What you need to do:
Write out all entries word for word.

Records for the task:

_ _ _ _

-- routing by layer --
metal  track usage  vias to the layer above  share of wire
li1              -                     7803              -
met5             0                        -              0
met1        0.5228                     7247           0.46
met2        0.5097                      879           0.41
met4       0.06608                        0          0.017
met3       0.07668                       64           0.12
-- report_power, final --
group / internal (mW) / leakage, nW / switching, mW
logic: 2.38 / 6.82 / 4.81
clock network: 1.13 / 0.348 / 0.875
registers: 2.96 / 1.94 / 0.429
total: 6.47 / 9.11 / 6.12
File: config.mk
export PLATFORM = sky130hd
export DESIGN_NAME = sbac_back
export DESIGN_NICKNAME = d
export VERILOG_FILES = /design/src/hdl/sbac_pkg.sv /design/src/hdl/sbac_back.sv
export SDC_FILE = /design/constraint.sdc
export NUM_CORES = 1
export LEC_CHECK = 0
export BUFFER_PORTS_ARGS = -buffer_cell sky130_fd_sc_hd__buf_2
export CAP_MARGIN = 15
export CORE_UTILIZATION = 42
export CTS_CLUSTER_DIAMETER = 150
export CTS_CLUSTER_SIZE = 14
export DETAILED_ROUTE_END_ITERATION = 10
export PLACE_DENSITY = 0.87
export SLEW_MARGIN = 15
export SYNTH_ARGS = -nofsm -noshare
export SYNTH_HDL_FRONTEND = slang
export SYNTH_SLANG_ARGS = --single-unit
File: constraint.sdc
create_clock -name clk -period 8.7 [get_ports clk]
set_input_delay 1.74 -clock clk [delete_from_list [all_inputs] [get_ports clk]]
set_output_delay 1.74 -clock clk [all_outputs]
set_load 0.02 [all_outputs]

_ _ _ _

Output of the task:
-- routing by layer --
metal  track usage  vias to the layer above  share of wire
li1              -                     7803              -
met5             0                        -              0
met1        0.5228                     7247           0.46
met2        0.5097                      879           0.41
met4       0.06608                        0          0.017
met3       0.07668                       64           0.12
-- report_power, final --
group / internal (mW) / leakage, nW / switching, mW
logic: 2.38 / 6.82 / 4.81
clock network: 1.13 / 0.348 / 0.875
registers: 2.96 / 1.94 / 0.429
total: 6.47 / 9.11 / 6.12
File: config.mk
export PLATFORM = sky130hd
export DESIGN_NAME = sbac_back
export DESIGN_NICKNAME = d
export VERILOG_FILES = /design/src/hdl/sbac_pkg.sv /design/src/hdl/sbac_back.sv
export SDC_FILE = /design/constraint.sdc
export NUM_CORES = 1
export LEC_CHECK = 0
export BUFFER_PORTS_ARGS = -buffer_cell sky130_fd_sc_hd__buf_2
export CAP_MARGIN = 15
export CORE_UTILIZATION = 42
export CTS_CLUSTER_DIAMETER = 150
export CTS_CLUSTER_SIZE = 14
export DETAILED_ROUTE_END_ITERATION = 10
export PLACE_DENSITY = 0.87
export SLEW_MARGIN = 15
export SYNTH_ARGS = -nofsm -noshare
export SYNTH_HDL_FRONTEND = slang
export SYNTH_SLANG_ARGS = --single-unit
File: constraint.sdc
create_clock -name clk -period 8.7 [get_ports clk]
set_input_delay 1.74 -clock clk [delete_from_list [all_inputs] [get_ports clk]]
set_output_delay 1.74 -clock clk [all_outputs]
set_load 0.02 [all_outputs]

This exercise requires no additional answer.